- Text smaller
- Text bigger
Before we get too excited that the International Atomic Energy Agency is moving to vote on Iran before the Security Council, we should look at the fine print.
At the last minute, Russia insisted that the resolution remove any language of sanctions. Grigory Berdennikov, Russia’s envoy to the IAEA in Vienna, emphasized to the world press that Russia was not “against informing the U.N. Security Council about the work conducted by the IAEA in Iran and the steps the country has to take to improve the situation.” In making this statement, Bredennikov specifically pointed out that the resolution before the IAEA board was not asking the U.N. Security Council to take any serious measures against Iran while the IAEA was still attempting to resolve the situation.
From the Russian perspective, concessions made to get Russian compliance with the measure have watered down the IAEA vote expected during this Feb. 2-3 meeting in Vienna to be a decision simply to inform the Security Council about IAEA activities. Specifically, the vote will not be meant to “refer the Iran portfolio” to the Security Council for any proposed action, and certainly not any proposed sanctions.

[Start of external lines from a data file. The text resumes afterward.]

This is an optimization exercise on Yosys and OpenROAD, whose aim is small area, a short achievable clock period and few clock cycles per item, not a production implementation. RTL that was checked went through simulation tests only; none was proved equivalent to the original. Power figures rest on the tool's default switching activity, not on a simulated workload.

==> inputs of build 89 <==
==> flow/design.v <==
module fxc_conv (
    input  wire        clk,
    input  wire        rst,         
    input  wire        in_valid,
    output wire        in_ready,
    input  wire [31:0] in_cmd,
    input  wire [63:0] in_opnd,
    output reg         out_valid,
    output reg  [63:0] out_data,
    output reg  [1:0]  out_cause,   
    output reg  [2:0]  out_rd
);
    assign in_ready = 1'b1;
    integer i, k;
    wire [3:0] op  = in_cmd[31:28];
    wire [1:0] ws  = in_cmd[7:6];
    wire [5:0] n   = in_cmd[5:0];
    wire op_ok   = !op[3] && (op[2:0] != 3'd0);
    wire is_conv = (op[2:1] == 2'b11);
    wire row_ok  = op_ok && (in_cmd[27:14] == 14'd0) &&
                   (is_conv || (in_cmd[13:11] == 3'd0));
    wire fmt_ok  = ws[1] ? (ws[0] || !n[5]) : (!n[5] && !n[4] && (ws[0] || !n[3]));
    wire [1:0] cause = !row_ok ? 2'd1 : (!fmt_ok ? 2'd2 : 2'd0);
    wire [1:0] asel = (op == 4'd6) ? 2'd2 : ws;
    reg [63:0] u_in;
    always @(*) begin
        case (asel)
            2'd0:    u_in = {in_opnd[7:0],  56'd0};
            2'd1:    u_in = {in_opnd[15:0], 48'd0};
            2'd2:    u_in = {in_opnd[31:0], 32'd0};
            default: u_in = in_opnd;
        endcase
    end
    reg        v0;
    reg [63:0] u0;
    reg [2:0]  op0;
    reg [1:0]  ws0;
    reg [5:0]  n0;
    reg [2:0]  rd0;
    reg [1:0]  c0;
    always @(posedge clk) begin
        if (rst) v0 <= 1'b0;
        else     v0 <= in_valid;
        u0  <= u_in;
        op0 <= op[2:0];
        ws0 <= ws;
        n0  <= n;
        rd0 <= (cause == 2'd0) ? in_cmd[10:8] : 3'd0;
        c0  <= cause;
    end
    wire ok0      = (c0 == 2'd0);
    wire is_scale = ok0 && (op0 == 3'd1);
    wire is_fmax  = ok0 && (op0 == 3'd2);
    wire is_fmin  = ok0 && (op0 == 3'd3);
    wire is_lmax  = ok0 && (op0 == 3'd4);
    wire is_lmin  = ok0 && (op0 == 3'd5);
    wire is_tofix = ok0 && (op0 == 3'd6);
    wire is_toflt = ok0 && (op0 == 3'd7);
    reg [5:0] wm1, w64;
    always @(*) begin
        case (ws0)
            2'd0:    begin wm1 = 6'd7;  w64 = 6'd56; end
            2'd1:    begin wm1 = 6'd15; w64 = 6'd48; end
            2'd2:    begin wm1 = 6'd31; w64 = 6'd32; end
            default: begin wm1 = 6'd63; w64 = 6'd0;  end
        endcase
    end
    wire [7:0] kexp   = {2'b00, wm1 - n0} + 8'd127;
    wire [7:0] kexpm1 = {2'b00, wm1 - n0} + 8'd126;
    wire        us = u0[63];
    wire [63:0] tl = {u0[62:0] ^ {63{us}}, 1'b1};
    wire [31:0] z1;  wire [31:0] c1_;
    wire [15:0] z2;  wire [31:0] c2_;
    wire [7:0]  z3;  wire [23:0] c3_;
    wire [3:0]  z4;  wire [15:0] c4_;
    wire [1:0]  z5;  wire [9:0]  c5_;
    genvar gi;
    generate
        for (gi = 0; gi < 32; gi = gi + 1) begin : lz1
            assign z1[gi]  = !(tl[2*gi+1] | tl[2*gi]);
            assign c1_[gi] = !tl[2*gi+1];
        end
        for (gi = 0; gi < 16; gi = gi + 1) begin : lz2
            assign z2[gi] = z1[2*gi+1] & z1[2*gi];
            assign c2_[2*gi+1:2*gi] = z1[2*gi+1] ? {1'b1, c1_[2*gi]} : {1'b0, c1_[2*gi+1]};
        end
        for (gi = 0; gi < 8; gi = gi + 1) begin : lz3
            assign z3[gi] = z2[2*gi+1] & z2[2*gi];
            assign c3_[3*gi+2:3*gi] = z2[2*gi+1] ? {1'b1, c2_[4*gi+1:4*gi]} : {1'b0, c2_[4*gi+3:4*gi+2]};
        end
        for (gi = 0; gi < 4; gi = gi + 1) begin : lz4
            assign z4[gi] = z3[2*gi+1] & z3[2*gi];
            assign c4_[4*gi+3:4*gi] = z3[2*gi+1] ? {1'b1, c3_[6*gi+2:6*gi]} : {1'b0, c3_[6*gi+5:6*gi+3]};
        end
        for (gi = 0; gi < 2; gi = gi + 1) begin : lz5
            assign z5[gi] = z4[2*gi+1] & z4[2*gi];
            assign c5_[5*gi+4:5*gi] = z4[2*gi+1] ? {1'b1, c4_[8*gi+3:8*gi]} : {1'b0, c4_[8*gi+7:8*gi+4]};
        end
    endgenerate
    wire [5:0] lzc   = z5[1] ? {1'b1, c5_[4:0]} : {1'b0, c5_[9:5]};
    wire       tzero = (u0[62:0] == {63{us}});
    reg [63:0] x_flt;
    always @(*) begin
        x_flt[63] = 1'b0;
        for (i = 0; i < 63; i = i + 1)
            x_flt[i] = u0[62 - i];
    end
    wire        f_s = u0[63];
    wire [7:0]  f_e = u0[62:55];
    wire [22:0] f_m = u0[54:32];
    wire        f_nan = (f_e == 8'hFF) && (f_m != 23'd0);
    wire        f_sat = (f_e >= kexp);              
    wire        f_neg = f_s && !f_nan;              
    wire [8:0]  f_q   = {1'b0, f_e} + {3'b000, n0};
    wire        f_big = (f_q <= 9'd126);            
    wire [5:0]  f_r   = 6'd62 - f_q[5:0];           
    reg [63:0] x1;
    reg [5:0]  a1;
    always @(*) begin
        x1 = 64'd0;
        if (is_toflt) x1 = x_flt;
        if (is_tofix) x1 = {~f_s, f_m ^ {23{f_s}}, {40{f_s}}};
        if (is_scale || is_fmin) x1 = {1'b1, 63'd0};
        if (is_fmax)  x1 = {1'b0, {63{1'b1}}};
        if (is_lmax)  x1 = {64{1'b1}};
        a1 = 6'd0;
        if (is_toflt) a1 = lzc;
        if (is_tofix) a1 = f_r;
        if (is_fmax || is_fmin) a1 = w64;
        if (is_scale) a1 = ~n0;
    end
    reg        v1;
    reg [63:0] x1_q;
    reg [5:0]  a1_q;
    reg        fill1, sgn1, flt1, zr1, neg1, lim1, limlo1, kill1;
    reg [1:0]  ws1;
    reg [7:0]  ke1;
    reg [2:0]  rd1;
    reg [1:0]  c1;
    always @(posedge clk) begin
        if (rst) v1 <= 1'b0;
        else     v1 <= v0;
        x1_q  <= x1;
        a1_q  <= a1;
        fill1 <= (is_tofix && f_s) || is_fmin || is_lmax;
        sgn1  <= is_toflt ? us : is_lmin;
        flt1  <= is_toflt || is_lmax || is_lmin;
        zr1   <= is_toflt && tzero && !us;
        neg1  <= is_tofix && f_s && !f_sat && !f_big;
        lim1  <= is_tofix && f_sat;
        limlo1 <= f_neg;
        kill1 <= is_tofix && f_big;
        ws1   <= ws0;
        ke1   <= kexpm1;
        rd1   <= rd0;
        c1    <= c0;
    end
    wire [127:0] sh_in  = {{64{fill1}}, x1_q};
    wire [127:0] sh_out = sh_in >> a1_q;
    reg [63:0] fix_max;
    always @(*) begin
        case (ws1)
            2'd0:    fix_max = 64'h0000_0000_0000_007F;
            2'd1:    fix_max = 64'h0000_0000_0000_7FFF;
            2'd2:    fix_max = 64'h0000_0000_7FFF_FFFF;
            default: fix_max = 64'h7FFF_FFFF_FFFF_FFFF;
        endcase
    end
    wire [63:0] r2_in = lim1 ? (limlo1 ? ~fix_max : fix_max) : (kill1 ? 64'd0 : sh_out[63:0]);
    wire [7:0]   e2     = zr1 ? 8'd0 : (ke1 - {2'b00, a1_q});
    reg        v2;
    reg [63:0] r2;
    reg [7:0]  e2_q;
    reg        sgn2, flt2, neg2;
    reg [2:0]  rd2;
    reg [1:0]  c2;
    always @(posedge clk) begin
        if (rst) v2 <= 1'b0;
        else     v2 <= v1;
        r2   <= r2_in;
        e2_q <= e2;
        sgn2 <= sgn1;
        flt2 <= flt1;
        neg2 <= neg1;
        rd2  <= rd1;
        c2   <= c1;
    end
    reg [22:0] mant;
    always @(*) begin
        for (i = 0; i < 23; i = i + 1)
            mant[i] = r2[23 - i] ^ sgn2;        
    end
    wire g   = r2[24] ^ sgn2;                   
    wire l   = r2[23] ^ sgn2;                   
    wire st  = |r2[63:25];                      
    wire inc = sgn2 ? (g || (!st && l)) : (g && (st || l));
    reg [31:0] mpa [0:5];
    always @(*) begin
        mpa[0] = {9'd0, mant};
        for (k = 0; k < 5; k = k + 1)
            for (i = 0; i < 32; i = i + 1)
                mpa[k+1][i] = ((i >> k) & 1) ? (mpa[k][i] & mpa[k][((i >> k) << k) - 1]) : mpa[k][i];
    end
    wire [22:0] mant_p1 = mant ^ {mpa[5][21:0], 1'b1};
    wire [22:0] frac = inc ? mant_p1 : mant;
    wire        ovf  = (&mant) && inc;
    wire [7:0]  fexp = ovf ? (e2_q + 8'd1) : e2_q;
    reg [63:0] rpa [0:6];
    always @(*) begin
        rpa[0] = r2;
        for (k = 0; k < 6; k = k + 1)
            for (i = 0; i < 64; i = i + 1)
                rpa[k+1][i] = ((i >> k) & 1) ? (rpa[k][i] & rpa[k][((i >> k) << k) - 1]) : rpa[k][i];
    end
    wire [63:0] fix_res = r2 ^ ({rpa[6][62:0], 1'b1} & {64{neg2}});
    always @(posedge clk) begin
        if (rst) out_valid <= 1'b0;
        else     out_valid <= v2;
        out_data  <= flt2 ? {32'd0, sgn2, fexp, frac} : fix_res;
        out_cause <= c2;
        out_rd    <= rd2;
    end
endmodule
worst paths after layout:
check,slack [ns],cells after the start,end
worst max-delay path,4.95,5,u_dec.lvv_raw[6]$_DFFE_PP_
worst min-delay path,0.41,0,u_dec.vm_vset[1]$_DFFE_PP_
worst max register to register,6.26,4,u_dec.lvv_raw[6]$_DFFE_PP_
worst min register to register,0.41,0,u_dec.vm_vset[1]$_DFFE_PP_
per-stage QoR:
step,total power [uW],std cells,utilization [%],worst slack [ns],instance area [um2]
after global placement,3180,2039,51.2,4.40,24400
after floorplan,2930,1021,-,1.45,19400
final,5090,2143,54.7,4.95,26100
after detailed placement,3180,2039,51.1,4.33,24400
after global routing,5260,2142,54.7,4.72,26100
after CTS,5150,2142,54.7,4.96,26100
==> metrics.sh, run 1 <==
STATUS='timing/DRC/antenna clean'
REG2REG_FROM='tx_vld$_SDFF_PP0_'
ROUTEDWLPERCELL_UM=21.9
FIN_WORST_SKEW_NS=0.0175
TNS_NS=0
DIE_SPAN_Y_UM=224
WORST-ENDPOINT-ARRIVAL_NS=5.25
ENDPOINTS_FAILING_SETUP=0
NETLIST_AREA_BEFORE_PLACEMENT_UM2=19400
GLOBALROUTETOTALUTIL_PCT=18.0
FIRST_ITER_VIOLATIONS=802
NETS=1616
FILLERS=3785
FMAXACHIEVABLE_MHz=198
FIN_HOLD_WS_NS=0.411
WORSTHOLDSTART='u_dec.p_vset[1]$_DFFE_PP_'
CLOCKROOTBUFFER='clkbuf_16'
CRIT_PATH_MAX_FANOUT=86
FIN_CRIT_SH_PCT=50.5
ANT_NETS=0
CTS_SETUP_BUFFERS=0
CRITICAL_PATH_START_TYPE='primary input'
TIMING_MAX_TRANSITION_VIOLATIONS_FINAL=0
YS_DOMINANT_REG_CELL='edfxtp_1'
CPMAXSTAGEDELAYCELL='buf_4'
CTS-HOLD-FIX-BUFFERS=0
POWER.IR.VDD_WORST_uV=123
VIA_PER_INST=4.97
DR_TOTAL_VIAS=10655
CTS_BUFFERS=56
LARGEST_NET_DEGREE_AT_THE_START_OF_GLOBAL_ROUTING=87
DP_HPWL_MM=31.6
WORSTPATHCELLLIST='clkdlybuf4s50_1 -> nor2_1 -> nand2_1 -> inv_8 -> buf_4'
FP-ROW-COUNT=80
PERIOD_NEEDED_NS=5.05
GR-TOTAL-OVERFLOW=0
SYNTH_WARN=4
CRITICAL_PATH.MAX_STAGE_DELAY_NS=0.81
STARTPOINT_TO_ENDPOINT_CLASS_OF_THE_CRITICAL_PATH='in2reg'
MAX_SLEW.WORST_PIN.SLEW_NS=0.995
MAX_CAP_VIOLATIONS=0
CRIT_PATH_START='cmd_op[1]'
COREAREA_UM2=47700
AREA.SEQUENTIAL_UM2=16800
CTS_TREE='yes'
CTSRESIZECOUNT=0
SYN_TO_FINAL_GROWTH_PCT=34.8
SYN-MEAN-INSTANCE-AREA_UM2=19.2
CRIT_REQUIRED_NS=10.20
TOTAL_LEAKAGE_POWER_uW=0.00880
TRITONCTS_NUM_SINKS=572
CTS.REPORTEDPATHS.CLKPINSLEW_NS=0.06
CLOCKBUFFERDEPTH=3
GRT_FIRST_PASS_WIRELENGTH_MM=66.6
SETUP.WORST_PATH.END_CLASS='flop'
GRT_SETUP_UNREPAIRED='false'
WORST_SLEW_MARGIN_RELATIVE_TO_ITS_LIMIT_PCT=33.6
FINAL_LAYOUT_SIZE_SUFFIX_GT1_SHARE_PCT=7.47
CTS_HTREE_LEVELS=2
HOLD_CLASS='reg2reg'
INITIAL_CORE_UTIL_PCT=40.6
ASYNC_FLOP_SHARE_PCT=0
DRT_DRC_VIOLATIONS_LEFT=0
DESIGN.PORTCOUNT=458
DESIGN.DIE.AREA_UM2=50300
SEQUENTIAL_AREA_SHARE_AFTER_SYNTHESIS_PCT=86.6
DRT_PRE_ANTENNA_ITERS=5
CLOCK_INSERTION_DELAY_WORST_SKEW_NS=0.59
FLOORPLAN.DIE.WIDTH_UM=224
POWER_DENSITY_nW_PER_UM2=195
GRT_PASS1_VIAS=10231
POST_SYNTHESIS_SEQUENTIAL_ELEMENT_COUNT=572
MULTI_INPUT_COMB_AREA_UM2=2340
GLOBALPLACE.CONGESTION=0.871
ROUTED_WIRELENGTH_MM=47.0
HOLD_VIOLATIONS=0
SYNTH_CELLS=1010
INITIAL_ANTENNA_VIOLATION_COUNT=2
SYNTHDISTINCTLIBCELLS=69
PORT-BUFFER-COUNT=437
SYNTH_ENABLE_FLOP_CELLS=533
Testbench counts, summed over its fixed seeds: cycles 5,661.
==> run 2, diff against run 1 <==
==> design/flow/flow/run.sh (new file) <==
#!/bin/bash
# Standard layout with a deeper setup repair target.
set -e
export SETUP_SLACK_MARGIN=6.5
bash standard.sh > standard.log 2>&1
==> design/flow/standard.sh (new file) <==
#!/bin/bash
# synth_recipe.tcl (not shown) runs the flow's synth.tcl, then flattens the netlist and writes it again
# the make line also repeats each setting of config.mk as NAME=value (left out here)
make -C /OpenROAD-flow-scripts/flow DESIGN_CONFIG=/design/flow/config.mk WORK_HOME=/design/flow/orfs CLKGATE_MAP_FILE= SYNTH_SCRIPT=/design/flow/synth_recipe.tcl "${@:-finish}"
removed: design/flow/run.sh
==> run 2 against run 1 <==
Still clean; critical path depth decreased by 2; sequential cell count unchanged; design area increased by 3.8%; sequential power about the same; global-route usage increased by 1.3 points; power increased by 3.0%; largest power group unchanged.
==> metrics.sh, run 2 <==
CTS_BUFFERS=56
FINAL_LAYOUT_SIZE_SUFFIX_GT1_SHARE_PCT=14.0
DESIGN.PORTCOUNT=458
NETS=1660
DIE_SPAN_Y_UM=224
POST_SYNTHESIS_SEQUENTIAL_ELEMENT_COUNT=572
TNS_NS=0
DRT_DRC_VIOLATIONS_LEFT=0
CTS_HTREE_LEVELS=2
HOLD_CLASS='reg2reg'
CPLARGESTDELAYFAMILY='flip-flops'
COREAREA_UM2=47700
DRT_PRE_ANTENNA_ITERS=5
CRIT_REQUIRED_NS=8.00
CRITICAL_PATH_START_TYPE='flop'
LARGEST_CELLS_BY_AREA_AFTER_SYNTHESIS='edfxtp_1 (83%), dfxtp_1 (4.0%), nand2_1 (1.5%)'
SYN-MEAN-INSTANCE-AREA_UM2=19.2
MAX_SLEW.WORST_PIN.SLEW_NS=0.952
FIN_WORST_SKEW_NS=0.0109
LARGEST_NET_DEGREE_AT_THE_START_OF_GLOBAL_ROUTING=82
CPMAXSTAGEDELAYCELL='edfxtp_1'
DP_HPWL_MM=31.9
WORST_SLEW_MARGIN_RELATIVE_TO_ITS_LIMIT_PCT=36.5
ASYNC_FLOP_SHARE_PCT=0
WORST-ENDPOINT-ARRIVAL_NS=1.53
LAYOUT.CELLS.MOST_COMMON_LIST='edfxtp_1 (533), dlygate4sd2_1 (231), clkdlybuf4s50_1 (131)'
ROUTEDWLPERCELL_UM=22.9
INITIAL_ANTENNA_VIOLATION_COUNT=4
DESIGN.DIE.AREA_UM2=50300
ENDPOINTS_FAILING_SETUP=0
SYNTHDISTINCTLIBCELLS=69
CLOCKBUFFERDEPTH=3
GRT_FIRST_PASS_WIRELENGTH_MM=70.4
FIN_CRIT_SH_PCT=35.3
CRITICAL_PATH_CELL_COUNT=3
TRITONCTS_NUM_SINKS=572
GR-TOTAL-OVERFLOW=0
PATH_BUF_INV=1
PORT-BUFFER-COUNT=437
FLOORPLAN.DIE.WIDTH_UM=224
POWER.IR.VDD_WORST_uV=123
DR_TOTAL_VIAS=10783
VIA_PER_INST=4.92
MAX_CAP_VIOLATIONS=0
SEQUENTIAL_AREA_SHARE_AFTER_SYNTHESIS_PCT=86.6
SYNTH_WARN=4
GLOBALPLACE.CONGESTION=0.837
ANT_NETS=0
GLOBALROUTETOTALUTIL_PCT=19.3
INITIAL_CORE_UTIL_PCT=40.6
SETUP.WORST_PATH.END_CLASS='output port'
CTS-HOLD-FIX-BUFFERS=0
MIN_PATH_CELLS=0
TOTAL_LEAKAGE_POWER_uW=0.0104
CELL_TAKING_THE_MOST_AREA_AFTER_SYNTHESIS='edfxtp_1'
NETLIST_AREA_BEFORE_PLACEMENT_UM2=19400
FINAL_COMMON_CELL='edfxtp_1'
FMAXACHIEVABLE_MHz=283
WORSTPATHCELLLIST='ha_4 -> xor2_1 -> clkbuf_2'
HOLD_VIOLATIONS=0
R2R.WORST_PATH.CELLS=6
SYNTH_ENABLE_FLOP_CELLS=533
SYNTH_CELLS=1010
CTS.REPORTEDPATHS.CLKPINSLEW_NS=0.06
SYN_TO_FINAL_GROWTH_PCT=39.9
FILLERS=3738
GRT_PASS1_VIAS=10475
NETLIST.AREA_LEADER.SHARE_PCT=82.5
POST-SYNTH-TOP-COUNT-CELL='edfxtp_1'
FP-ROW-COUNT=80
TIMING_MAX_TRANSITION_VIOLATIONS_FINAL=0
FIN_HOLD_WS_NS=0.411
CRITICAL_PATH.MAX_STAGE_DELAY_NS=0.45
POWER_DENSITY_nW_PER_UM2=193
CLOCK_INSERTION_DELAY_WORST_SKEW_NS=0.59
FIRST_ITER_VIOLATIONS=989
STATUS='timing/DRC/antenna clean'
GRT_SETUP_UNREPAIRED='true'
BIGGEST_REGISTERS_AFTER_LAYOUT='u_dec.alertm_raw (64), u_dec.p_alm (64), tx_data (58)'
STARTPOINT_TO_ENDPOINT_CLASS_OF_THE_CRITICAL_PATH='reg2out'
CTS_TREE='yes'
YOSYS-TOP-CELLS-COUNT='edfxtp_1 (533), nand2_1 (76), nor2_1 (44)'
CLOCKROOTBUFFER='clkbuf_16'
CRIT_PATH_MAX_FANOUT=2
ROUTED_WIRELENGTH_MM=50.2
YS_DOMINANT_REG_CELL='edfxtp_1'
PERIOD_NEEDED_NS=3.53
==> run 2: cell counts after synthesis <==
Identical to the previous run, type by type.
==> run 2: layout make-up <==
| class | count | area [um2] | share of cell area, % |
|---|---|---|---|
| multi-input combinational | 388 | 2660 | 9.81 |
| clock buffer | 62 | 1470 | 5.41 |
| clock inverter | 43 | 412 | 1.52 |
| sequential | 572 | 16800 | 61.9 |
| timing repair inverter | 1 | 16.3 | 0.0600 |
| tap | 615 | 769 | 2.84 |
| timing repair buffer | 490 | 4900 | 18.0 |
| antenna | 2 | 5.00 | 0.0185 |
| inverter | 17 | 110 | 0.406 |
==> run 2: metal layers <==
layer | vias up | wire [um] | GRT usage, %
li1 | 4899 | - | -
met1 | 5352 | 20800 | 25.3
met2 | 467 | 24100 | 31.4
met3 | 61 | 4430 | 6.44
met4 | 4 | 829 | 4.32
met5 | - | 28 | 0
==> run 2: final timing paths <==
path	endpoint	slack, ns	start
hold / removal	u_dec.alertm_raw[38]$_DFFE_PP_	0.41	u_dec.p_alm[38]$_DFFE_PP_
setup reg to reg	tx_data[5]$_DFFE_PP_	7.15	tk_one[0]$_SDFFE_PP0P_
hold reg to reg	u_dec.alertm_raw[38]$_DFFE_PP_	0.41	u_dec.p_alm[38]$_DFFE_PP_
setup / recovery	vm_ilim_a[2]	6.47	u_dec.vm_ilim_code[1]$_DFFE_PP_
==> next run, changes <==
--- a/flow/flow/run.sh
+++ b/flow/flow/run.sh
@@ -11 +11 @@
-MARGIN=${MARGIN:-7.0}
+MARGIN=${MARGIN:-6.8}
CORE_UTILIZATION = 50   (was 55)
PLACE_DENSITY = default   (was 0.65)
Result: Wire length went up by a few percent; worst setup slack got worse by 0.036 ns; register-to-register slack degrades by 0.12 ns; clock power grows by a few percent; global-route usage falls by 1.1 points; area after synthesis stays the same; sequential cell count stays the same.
Source: an optimization exercise on an open RTL-to-GDS flow (aim: small area, a short achievable clock period and few clock cycles). Production flows keep margins and buffers that such runs may drop. The RTL was checked by simulation tests, not by an equivalence proof against the original design. Power and IR drop assume default switching activity.

==> flow/design.v, too long to show whole: its modules and the start of the top module <==
// module kfu: 505 lines
// module kfu_add: 21 lines
// module kfu_dptree: 2885 lines
module kfu (
    input  wire        clk,
    input  wire        rst,
    input  wire        cmd_valid,
    output wire        cmd_ready,
    input  wire [2:0]  cmd_op,
    input  wire [4:0]  cmd_addr,
    input  wire [31:0] cmd_a,
    input  wire [31:0] cmd_b,
    output reg         rsp_valid,
    output reg         rsp_fault,
    output reg  [31:0] rsp_x,
    output reg  [31:0] rsp_y
);
  // ...
==> flow/flow/run.sh <==
#!/bin/bash
# The standard layout, with timing repair aiming 12 ns below the clock
# period (the SDC and its 17 ns clock are unchanged) and buf_2 cells as the
# port buffers.
set -euo pipefail
cd "$(dirname "${BASH_SOURCE[0]}")/.."
bash standard.sh SETUP_SLACK_MARGIN=12 "BUFFER_PORTS_ARGS=-buffer_cell sky130_fd_sc_hd__buf_2" finish > standard_flow.log 2>&1
==> flow/standard.sh <==
#!/bin/bash
# synth_recipe.tcl (not shown) runs the flow's synth.tcl, then flattens the netlist and writes it again
# the make line also repeats each setting of config.mk as NAME=value (left out here)
make -C /OpenROAD-flow-scripts/flow DESIGN_CONFIG=/design/flow/config.mk WORK_HOME=/design/flow/orfs CLKGATE_MAP_FILE= SYNTH_SCRIPT=/design/flow/synth_recipe.tcl "${@:-finish}"
==> flow/config.mk <==
export PLATFORM = sky130hd
export DESIGN_NAME = kfu
export DESIGN_NICKNAME = kfu
export VERILOG_FILES = /design/flow/design.v
export SDC_FILE = /design/flow/constraint.sdc
export NUM_CORES = 8
export LEC_CHECK = 0
export CAP_MARGIN = 20
export CORE_MARGIN = 2
export CORE_UTILIZATION = 45
export SLEW_MARGIN = 20
==> flow/constraint.sdc <==
create_clock -name core_clock -period 17.0 [get_ports {clk}]
set_input_delay 3.4000 -clock core_clock [delete_from_list [all_inputs] [get_ports {clk}]]
set_output_delay 3.4000 -clock core_clock [all_outputs]
set_load 0.01 [all_outputs]
==> impl_results.md, run 1 <==
- Vias: 132000
- Tap cells: 4140
- Status: complete, no violations
- Multiplexer area fraction after synthesis: 0.0348
- PortBufs: 141
- Count leader, synth: a22oi_1
- DIE HEIGHT: 565 microns
- # rows: 205
- Worst hold endpoint: sc_dst[0]
- Commonest non-fill, non-tap cells in the layout: a22oi_1, edfxtp_1, nand2_1, inv_1, xnor2_1
- Grt peak-use layer: met2
- Cell Chain, Critical Path: ha_1 > o21ai_0 > o21ai_0 > a31oi_1 > a22o_1 > o221a_2 > o22ai_1 > o31a_1 > or3_1 > o221ai_1 > xnor2_2 > a21oi_1
- GRT Total Usage: 0.418
- Fin Clk Skew: about 0.09 ns
- Inst Count DP: between 15000 and 20000
- Worst setup EP type: flip-flop
- CTS tree: done
- Worst hold-check path type: flip-flop to flip-flop
- Seq_cells: 1574
- Worst-path clk slew: 0.07 ns
- Fraction of area in multi-input gates: 0.588
- Seq/Total Area, Yosys: 0.305
- Count of multi-input gates: 11100
- H-tree Lvls: 4
- Net Sw Frac: 0.492
- Slowest cell on crit path: xnor2_2
- Die ar.: around 320000 sq um
- Commonest non-fill, non-tap cell in the layout: a22oi_1
- Clock latency (worst-skew pair): 0.95 ns
- DR WL/cell: 36.2 microns
- Most flops, register: g_w.r
- Register bit total from synthesis: 1574
- Synth cell types: between 100 and 150
- HPWL Detailed: 499000 microns
- Async set or reset register ratio after synthesis: 0
- Clock network power: 4.36 mW
- Max reg flops: 640
Testbench counts, summed over its fixed seeds: cycles 43,245.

Moreover, the vote being taken now appears aimed only at putting the resolution on the agenda for a vote in the IAEA’s March meeting. The IAEA will have yet one more month to continue the “negotiations” with Iran before the IAEA board truly votes to inform the Security Council about Iran’s non-compliance with IAEA inspection requests.
IAEA Director General Mohamed ElBaradei told reporters in Vienna that “This situation (with Iran) is critical – not a crisis – and there is no imminent threat. Iran still has until my next report to fully suspend its enrichment activities.”
Gregory Schulte, the U.S. ambassador to the IAEA supported ElBaradei’s contention, by carefully drawing a distinction between “reporting” Iran to the Security Council, which the vote taken in March might accomplish, and “referring” Iran to the Security Council, which evidently is not on the agenda even in March. “By reporting Iran to the Security Council, we will increase the diplomatic tools available to the international community,” Ambassador Schulte told the world press in Vienna. “Let me be clear: We are not now seeking sanctions or any other punitive measures against Iran.”
Looked at honestly, Iran has dodged the bullet again. Or, looked at from a different angle, despite all the diplomatic pushing and shoving done by Secretary of State Condoleezza Rice and President Bush, the nations of the IAEA and especially Russia and China, are still very reluctant to take strong action against Iran.
What does Iran have to do to convince the world that the clerics running the regime are on a dangerous pursuit of nuclear weapons? IAEA internal documents going back at least a dozen years document numerous cases of Iranian lies and deception over their nuclear program. Today, Iran’s military runs the nuclear program, a reporting structure hardly necessary if the program’s intent were entirely peaceful.
President Ahmadinejad continues to make statements that Israel should be wiped off the map, at least off the map of the Middle East. Ahmadinejad denies the Holocaust happened and he proposes moving Israel to Europe. These statements made by any other head of state against any other country would be considered a virtual declaration of war. In defiance of agreements made with the E.U.-3 since November 2004 to engage in good faith negotiations while uranium processing and enrichment were stopped, Iran has unilaterally reopened Isfahan to produce uranium hexafluoride gas and now has reopened Natanz to uranium enrichment “research and development.” These are hardly the steps of a country that truly wants to invite IAEA inspection or to reassure the world that their intentions are truly peaceful.
In the next few days, we will have to watch how Iran reacts to the truly modest rebuke issued by the IAEA in their February meeting in Vienna. We wonder what Iran would have to do before the world would move aggressively toward Security Council sanctions? Unfortunately, we are getting a feeling of deja vu, watching yet another world bully being handled with kid gloves due to the Bush administration’s current resolve to enter the quagmire of world diplomacy.